*** Excerpted data

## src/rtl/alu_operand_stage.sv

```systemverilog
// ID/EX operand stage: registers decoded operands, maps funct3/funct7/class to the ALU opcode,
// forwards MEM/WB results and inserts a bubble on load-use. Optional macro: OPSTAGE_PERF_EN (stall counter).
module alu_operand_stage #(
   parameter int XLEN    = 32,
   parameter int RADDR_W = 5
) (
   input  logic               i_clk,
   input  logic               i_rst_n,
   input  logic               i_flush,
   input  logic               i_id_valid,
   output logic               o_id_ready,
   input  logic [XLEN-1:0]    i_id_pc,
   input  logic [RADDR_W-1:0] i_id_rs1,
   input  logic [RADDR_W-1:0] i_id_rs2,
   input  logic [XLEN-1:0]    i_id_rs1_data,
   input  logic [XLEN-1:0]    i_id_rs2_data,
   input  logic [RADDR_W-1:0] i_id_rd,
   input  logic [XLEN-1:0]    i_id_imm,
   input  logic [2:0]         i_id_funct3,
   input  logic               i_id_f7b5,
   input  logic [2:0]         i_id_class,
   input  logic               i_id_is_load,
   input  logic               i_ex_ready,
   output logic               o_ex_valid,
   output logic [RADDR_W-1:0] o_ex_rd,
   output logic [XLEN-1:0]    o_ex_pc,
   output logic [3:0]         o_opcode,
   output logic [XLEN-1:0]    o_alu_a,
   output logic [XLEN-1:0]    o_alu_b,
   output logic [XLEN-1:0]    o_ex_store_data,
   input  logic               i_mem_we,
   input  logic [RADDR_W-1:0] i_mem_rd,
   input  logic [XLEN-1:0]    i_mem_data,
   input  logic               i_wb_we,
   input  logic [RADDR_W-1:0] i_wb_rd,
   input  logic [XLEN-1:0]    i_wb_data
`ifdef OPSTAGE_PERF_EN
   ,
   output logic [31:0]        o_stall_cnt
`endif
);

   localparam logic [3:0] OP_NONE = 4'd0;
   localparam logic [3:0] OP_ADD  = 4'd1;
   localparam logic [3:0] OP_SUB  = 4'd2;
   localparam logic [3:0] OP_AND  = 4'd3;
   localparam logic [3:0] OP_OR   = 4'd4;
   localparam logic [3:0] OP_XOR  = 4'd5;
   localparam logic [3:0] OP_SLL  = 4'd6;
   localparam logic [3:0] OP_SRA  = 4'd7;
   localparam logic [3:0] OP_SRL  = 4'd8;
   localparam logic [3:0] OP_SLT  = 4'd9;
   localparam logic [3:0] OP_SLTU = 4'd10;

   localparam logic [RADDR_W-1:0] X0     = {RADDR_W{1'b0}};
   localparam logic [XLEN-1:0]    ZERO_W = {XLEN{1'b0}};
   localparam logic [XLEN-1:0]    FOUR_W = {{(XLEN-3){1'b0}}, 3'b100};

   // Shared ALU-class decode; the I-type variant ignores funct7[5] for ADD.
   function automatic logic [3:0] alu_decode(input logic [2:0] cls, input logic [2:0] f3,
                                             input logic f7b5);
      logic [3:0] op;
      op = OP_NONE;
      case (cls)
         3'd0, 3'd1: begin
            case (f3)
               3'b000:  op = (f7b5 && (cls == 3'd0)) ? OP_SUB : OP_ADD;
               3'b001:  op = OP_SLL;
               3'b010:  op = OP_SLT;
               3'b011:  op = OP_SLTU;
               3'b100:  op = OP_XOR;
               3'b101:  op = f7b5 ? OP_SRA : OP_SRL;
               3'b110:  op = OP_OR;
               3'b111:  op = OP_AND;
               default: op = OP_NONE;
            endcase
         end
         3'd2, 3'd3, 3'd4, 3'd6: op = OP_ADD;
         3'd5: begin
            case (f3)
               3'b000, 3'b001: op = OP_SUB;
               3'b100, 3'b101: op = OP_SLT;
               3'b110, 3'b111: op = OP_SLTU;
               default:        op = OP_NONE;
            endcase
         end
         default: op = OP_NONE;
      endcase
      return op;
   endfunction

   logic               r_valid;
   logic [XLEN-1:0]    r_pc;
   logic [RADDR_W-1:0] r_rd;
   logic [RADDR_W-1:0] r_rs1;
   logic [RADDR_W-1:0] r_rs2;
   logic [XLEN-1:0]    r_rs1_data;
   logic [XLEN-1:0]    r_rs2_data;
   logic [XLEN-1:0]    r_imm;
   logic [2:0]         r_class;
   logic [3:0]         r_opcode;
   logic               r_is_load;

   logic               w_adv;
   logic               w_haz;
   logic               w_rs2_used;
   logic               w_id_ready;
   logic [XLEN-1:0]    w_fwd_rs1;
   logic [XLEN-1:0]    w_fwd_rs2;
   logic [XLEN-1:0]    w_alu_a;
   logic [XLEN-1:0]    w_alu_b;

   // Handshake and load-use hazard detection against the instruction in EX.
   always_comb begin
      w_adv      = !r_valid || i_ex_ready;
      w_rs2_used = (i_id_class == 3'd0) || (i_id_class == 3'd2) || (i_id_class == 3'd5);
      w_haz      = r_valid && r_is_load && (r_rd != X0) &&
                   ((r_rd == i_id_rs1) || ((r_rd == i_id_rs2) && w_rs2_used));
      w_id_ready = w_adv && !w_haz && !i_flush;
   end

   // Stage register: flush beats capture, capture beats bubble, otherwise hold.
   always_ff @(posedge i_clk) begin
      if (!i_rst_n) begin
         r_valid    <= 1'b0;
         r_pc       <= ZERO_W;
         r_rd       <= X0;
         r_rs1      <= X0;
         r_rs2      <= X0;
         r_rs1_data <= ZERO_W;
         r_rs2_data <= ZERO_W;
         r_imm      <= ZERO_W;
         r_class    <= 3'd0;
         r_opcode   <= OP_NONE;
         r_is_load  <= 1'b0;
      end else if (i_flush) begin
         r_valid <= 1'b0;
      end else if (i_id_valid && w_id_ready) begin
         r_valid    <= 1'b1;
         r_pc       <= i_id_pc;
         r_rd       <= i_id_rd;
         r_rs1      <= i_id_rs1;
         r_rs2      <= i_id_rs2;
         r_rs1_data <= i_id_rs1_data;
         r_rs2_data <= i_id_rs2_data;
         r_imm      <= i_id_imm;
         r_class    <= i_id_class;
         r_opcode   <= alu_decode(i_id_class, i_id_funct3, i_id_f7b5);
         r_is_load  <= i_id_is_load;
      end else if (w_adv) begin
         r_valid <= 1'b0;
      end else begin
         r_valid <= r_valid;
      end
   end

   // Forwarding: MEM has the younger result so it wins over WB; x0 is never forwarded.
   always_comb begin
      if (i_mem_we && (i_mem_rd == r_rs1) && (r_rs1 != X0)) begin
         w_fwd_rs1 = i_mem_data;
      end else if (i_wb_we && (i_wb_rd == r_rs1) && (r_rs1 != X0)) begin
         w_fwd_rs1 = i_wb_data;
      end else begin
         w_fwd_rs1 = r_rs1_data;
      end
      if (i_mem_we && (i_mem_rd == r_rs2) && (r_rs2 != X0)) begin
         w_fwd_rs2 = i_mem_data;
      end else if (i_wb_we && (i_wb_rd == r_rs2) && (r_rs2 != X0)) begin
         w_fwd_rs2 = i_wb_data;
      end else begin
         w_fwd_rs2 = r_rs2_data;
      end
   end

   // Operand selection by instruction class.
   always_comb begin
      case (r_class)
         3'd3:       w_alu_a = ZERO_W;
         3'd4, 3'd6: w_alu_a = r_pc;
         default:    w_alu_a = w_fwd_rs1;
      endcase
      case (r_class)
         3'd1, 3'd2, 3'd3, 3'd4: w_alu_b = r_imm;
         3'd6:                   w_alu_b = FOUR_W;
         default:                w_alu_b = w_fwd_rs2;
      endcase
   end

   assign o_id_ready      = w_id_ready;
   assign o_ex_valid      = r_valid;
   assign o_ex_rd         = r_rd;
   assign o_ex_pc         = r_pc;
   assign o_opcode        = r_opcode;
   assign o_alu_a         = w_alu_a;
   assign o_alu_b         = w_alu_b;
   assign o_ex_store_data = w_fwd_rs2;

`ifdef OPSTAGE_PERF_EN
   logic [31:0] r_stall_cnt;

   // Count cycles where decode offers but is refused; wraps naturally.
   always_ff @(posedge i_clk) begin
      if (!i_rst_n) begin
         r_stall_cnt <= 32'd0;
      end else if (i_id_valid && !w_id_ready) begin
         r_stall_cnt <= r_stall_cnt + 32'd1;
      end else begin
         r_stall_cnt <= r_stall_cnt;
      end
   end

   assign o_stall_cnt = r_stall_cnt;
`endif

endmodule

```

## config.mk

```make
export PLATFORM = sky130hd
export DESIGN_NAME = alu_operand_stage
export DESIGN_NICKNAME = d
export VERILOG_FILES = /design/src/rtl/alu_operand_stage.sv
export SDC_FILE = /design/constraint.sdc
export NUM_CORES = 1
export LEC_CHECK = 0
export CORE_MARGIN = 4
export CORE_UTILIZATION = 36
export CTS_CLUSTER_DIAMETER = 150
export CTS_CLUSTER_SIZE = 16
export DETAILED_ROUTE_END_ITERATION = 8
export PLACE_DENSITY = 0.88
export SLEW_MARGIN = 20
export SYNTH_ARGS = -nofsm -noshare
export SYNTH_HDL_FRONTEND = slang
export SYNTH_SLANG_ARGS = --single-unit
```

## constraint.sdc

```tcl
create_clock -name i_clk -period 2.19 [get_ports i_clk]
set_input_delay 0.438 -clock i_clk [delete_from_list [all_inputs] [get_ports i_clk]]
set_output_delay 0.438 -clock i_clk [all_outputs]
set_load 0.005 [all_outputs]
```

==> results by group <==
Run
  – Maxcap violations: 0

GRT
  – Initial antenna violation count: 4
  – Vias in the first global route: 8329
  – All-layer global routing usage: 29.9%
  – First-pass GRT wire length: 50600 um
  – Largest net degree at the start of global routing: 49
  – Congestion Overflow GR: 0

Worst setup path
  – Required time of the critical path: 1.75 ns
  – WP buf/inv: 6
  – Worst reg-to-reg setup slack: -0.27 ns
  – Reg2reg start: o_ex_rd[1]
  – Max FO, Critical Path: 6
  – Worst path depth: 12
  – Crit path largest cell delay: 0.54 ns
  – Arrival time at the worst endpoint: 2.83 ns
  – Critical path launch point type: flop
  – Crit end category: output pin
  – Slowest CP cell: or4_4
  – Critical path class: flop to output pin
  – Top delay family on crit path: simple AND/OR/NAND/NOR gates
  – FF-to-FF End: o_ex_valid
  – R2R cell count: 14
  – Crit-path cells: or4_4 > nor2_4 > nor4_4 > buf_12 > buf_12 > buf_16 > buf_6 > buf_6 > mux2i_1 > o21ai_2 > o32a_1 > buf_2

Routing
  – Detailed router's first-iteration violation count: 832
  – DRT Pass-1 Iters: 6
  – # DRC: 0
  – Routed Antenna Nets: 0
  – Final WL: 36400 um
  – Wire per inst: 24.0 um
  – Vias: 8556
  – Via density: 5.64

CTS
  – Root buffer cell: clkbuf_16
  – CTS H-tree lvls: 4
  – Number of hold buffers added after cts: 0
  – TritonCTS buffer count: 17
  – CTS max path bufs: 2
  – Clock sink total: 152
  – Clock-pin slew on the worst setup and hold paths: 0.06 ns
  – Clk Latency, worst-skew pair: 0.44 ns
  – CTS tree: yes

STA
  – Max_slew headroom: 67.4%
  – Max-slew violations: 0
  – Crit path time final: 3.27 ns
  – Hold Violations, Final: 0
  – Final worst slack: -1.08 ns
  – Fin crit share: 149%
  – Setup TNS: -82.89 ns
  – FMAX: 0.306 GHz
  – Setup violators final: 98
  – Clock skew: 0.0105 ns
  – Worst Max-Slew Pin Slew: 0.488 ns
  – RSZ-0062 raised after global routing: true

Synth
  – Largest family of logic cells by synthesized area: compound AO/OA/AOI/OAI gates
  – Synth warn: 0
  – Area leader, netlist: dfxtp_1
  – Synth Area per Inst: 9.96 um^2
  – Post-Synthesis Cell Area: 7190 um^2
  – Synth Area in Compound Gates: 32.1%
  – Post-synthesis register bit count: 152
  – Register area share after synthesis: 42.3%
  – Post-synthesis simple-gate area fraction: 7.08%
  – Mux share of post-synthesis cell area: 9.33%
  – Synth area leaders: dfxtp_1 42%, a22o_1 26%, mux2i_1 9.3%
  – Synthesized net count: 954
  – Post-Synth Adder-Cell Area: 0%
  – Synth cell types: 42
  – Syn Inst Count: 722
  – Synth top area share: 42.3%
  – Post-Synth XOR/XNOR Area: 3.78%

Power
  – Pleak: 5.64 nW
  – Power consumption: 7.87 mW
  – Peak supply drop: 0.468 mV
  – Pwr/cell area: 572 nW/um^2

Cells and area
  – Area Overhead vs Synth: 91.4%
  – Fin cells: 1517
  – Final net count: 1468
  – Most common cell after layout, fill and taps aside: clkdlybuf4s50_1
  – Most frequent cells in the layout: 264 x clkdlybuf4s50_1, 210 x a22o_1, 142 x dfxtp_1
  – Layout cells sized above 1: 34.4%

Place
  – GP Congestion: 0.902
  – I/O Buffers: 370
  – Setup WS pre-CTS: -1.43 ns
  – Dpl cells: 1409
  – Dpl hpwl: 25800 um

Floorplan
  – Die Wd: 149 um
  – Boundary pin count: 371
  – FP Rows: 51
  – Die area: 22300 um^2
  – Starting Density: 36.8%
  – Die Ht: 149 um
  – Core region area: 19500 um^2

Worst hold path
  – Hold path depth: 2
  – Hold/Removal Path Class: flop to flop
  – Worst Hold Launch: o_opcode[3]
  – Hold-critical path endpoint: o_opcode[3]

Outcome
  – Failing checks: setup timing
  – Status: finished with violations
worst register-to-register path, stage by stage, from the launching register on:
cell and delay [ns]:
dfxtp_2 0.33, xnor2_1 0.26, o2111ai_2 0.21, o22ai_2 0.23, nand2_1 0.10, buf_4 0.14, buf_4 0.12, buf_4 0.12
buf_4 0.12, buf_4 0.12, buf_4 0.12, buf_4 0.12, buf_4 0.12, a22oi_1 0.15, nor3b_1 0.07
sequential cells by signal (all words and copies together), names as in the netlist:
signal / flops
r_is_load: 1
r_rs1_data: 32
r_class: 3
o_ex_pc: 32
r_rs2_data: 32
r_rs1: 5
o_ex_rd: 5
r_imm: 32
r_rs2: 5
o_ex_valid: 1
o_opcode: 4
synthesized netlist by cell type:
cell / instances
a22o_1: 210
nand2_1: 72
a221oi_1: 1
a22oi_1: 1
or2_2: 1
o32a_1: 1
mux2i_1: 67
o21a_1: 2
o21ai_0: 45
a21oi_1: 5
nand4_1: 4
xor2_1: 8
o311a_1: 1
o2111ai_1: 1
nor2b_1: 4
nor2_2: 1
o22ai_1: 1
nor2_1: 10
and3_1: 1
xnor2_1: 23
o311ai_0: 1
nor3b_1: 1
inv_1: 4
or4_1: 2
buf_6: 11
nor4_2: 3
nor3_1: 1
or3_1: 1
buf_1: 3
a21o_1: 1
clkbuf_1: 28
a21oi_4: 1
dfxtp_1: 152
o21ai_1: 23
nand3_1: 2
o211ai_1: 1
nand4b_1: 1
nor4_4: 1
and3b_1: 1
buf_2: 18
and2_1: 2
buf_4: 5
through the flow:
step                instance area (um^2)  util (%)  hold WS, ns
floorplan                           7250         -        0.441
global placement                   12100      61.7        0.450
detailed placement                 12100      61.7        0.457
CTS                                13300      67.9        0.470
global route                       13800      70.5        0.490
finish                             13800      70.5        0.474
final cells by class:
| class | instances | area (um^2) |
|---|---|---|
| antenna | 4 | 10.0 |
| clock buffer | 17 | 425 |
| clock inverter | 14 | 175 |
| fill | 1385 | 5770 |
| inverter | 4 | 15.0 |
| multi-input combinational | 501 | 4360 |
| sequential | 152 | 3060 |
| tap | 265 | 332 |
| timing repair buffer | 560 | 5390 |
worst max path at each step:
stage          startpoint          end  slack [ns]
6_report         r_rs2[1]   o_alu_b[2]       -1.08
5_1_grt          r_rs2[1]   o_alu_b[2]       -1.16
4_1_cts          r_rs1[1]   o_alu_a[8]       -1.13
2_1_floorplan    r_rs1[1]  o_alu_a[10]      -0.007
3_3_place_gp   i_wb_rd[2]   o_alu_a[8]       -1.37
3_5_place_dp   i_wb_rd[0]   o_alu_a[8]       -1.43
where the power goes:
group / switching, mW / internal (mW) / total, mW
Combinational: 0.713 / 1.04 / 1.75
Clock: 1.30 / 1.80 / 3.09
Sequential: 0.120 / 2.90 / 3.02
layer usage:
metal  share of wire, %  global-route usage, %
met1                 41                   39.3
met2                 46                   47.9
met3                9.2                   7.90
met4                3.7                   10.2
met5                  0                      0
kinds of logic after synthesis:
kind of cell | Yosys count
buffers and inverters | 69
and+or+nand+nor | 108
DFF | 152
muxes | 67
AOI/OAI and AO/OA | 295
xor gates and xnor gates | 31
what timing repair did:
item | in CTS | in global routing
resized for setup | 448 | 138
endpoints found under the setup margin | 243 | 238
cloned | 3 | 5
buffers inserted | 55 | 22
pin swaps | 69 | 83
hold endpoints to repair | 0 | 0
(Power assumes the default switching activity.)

******
*** Excerpted data

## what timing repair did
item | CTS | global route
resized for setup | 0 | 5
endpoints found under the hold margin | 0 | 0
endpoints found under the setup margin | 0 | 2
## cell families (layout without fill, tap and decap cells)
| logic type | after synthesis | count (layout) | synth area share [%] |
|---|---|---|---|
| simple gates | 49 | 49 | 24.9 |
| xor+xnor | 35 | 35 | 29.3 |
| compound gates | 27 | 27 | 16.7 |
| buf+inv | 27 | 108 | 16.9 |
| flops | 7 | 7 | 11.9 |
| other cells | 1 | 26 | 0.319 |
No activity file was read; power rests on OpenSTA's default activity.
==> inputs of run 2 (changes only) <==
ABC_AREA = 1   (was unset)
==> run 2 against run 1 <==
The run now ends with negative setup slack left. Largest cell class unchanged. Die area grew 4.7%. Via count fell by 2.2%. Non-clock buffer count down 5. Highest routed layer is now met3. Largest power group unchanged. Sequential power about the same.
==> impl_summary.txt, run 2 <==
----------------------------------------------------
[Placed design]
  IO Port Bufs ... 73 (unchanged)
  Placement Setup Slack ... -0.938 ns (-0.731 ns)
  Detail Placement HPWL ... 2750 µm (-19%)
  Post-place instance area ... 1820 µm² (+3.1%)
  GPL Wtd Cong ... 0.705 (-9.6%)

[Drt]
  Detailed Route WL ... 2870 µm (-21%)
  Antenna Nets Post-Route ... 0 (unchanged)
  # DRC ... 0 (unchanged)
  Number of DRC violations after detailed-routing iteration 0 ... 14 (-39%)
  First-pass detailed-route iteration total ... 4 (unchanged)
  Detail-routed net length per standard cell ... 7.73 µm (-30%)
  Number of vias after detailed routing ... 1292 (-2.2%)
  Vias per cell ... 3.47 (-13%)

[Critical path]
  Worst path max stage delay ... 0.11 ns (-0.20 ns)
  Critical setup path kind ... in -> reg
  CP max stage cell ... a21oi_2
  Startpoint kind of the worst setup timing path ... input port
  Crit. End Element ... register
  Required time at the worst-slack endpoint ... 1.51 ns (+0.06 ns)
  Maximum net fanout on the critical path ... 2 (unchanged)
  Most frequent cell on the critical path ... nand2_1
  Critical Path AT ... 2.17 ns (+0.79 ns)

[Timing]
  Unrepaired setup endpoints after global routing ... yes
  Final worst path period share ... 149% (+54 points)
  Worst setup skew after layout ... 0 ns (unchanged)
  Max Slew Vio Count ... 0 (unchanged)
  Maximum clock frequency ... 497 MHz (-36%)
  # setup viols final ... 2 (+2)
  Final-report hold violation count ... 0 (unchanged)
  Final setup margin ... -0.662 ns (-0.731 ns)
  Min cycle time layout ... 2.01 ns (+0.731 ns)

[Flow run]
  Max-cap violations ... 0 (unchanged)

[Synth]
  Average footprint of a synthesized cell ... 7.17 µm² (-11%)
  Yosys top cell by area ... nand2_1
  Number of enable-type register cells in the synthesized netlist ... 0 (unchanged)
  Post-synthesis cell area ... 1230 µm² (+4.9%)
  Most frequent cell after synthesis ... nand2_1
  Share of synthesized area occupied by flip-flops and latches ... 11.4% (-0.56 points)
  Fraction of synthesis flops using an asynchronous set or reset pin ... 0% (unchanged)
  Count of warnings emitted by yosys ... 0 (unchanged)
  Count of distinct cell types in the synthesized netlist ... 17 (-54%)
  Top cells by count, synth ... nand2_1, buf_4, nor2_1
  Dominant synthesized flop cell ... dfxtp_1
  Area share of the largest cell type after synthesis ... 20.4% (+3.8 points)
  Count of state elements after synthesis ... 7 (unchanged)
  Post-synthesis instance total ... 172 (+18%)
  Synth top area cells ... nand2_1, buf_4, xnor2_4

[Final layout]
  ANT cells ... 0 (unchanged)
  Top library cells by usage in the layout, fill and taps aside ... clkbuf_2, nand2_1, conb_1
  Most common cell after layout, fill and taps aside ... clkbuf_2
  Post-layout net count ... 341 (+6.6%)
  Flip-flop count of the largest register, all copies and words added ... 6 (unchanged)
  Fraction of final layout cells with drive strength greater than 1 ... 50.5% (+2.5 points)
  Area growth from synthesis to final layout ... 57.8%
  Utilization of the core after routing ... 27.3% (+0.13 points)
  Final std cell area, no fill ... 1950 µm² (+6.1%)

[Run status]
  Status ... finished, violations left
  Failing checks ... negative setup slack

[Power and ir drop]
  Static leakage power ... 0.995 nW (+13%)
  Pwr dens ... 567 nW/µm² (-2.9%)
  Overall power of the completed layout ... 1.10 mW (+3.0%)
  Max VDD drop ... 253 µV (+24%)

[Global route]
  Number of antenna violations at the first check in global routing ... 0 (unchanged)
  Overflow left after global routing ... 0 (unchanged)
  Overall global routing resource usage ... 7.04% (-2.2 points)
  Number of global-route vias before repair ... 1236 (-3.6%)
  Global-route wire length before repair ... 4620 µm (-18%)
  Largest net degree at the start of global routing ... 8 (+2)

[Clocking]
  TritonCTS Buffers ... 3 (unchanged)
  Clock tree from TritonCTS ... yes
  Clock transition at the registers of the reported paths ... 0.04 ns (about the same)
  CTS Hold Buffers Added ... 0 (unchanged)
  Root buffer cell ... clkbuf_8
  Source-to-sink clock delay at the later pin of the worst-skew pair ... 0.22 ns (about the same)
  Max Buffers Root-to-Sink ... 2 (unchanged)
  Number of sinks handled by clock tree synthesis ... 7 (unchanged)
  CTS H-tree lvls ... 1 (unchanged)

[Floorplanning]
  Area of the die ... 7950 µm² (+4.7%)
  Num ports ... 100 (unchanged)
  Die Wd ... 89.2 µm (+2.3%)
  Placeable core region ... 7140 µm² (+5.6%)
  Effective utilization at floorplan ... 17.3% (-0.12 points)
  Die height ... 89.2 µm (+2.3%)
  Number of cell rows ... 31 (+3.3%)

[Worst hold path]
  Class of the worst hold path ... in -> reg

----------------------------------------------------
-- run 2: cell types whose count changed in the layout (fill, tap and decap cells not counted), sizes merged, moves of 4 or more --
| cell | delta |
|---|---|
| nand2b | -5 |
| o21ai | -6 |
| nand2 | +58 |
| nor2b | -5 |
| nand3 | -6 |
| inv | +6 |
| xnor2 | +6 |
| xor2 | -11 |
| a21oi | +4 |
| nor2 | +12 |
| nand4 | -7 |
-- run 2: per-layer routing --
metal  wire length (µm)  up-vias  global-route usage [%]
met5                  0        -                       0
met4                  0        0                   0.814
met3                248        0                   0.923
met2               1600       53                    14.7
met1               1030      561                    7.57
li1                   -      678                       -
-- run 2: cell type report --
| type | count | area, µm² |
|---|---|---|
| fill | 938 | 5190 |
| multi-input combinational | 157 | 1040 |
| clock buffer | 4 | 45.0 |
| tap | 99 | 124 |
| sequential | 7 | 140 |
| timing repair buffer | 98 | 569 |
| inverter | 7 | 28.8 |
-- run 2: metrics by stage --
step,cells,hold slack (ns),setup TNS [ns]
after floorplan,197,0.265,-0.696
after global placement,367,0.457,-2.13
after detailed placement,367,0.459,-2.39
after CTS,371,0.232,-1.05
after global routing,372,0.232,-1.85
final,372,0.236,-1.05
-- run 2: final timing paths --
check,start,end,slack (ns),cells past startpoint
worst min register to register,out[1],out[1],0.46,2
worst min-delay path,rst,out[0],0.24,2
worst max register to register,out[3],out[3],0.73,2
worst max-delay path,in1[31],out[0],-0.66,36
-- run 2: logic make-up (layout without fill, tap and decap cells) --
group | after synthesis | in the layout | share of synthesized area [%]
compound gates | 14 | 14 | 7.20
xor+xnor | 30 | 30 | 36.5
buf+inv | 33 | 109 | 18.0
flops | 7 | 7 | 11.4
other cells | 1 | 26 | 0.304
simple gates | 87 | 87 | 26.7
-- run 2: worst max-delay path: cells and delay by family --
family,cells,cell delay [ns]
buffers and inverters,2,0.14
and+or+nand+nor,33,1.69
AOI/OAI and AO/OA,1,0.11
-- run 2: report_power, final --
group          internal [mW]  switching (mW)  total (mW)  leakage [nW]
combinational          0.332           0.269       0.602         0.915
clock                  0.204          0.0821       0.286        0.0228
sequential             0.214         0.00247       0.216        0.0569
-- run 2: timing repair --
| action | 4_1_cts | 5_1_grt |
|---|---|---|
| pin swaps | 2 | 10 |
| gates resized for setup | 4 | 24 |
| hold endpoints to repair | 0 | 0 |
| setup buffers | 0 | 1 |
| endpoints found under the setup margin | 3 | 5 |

******

• **Task prompt**: Among the entries above, copy exactly only the lines starting with the one containing "## what timing repair did" and going through the one containing "35 | 29.3 |", both ends included.

• **Result**:
## what timing repair did
item | CTS | global route
resized for setup | 0 | 5
endpoints found under the hold margin | 0 | 0
endpoints found under the setup margin | 0 | 2
## cell families (layout without fill, tap and decap cells)
| logic type | after synthesis | count (layout) | synth area share [%] |
|---|---|---|---|
| simple gates | 49 | 49 | 24.9 |
| xor+xnor | 35 | 35 | 29.3 |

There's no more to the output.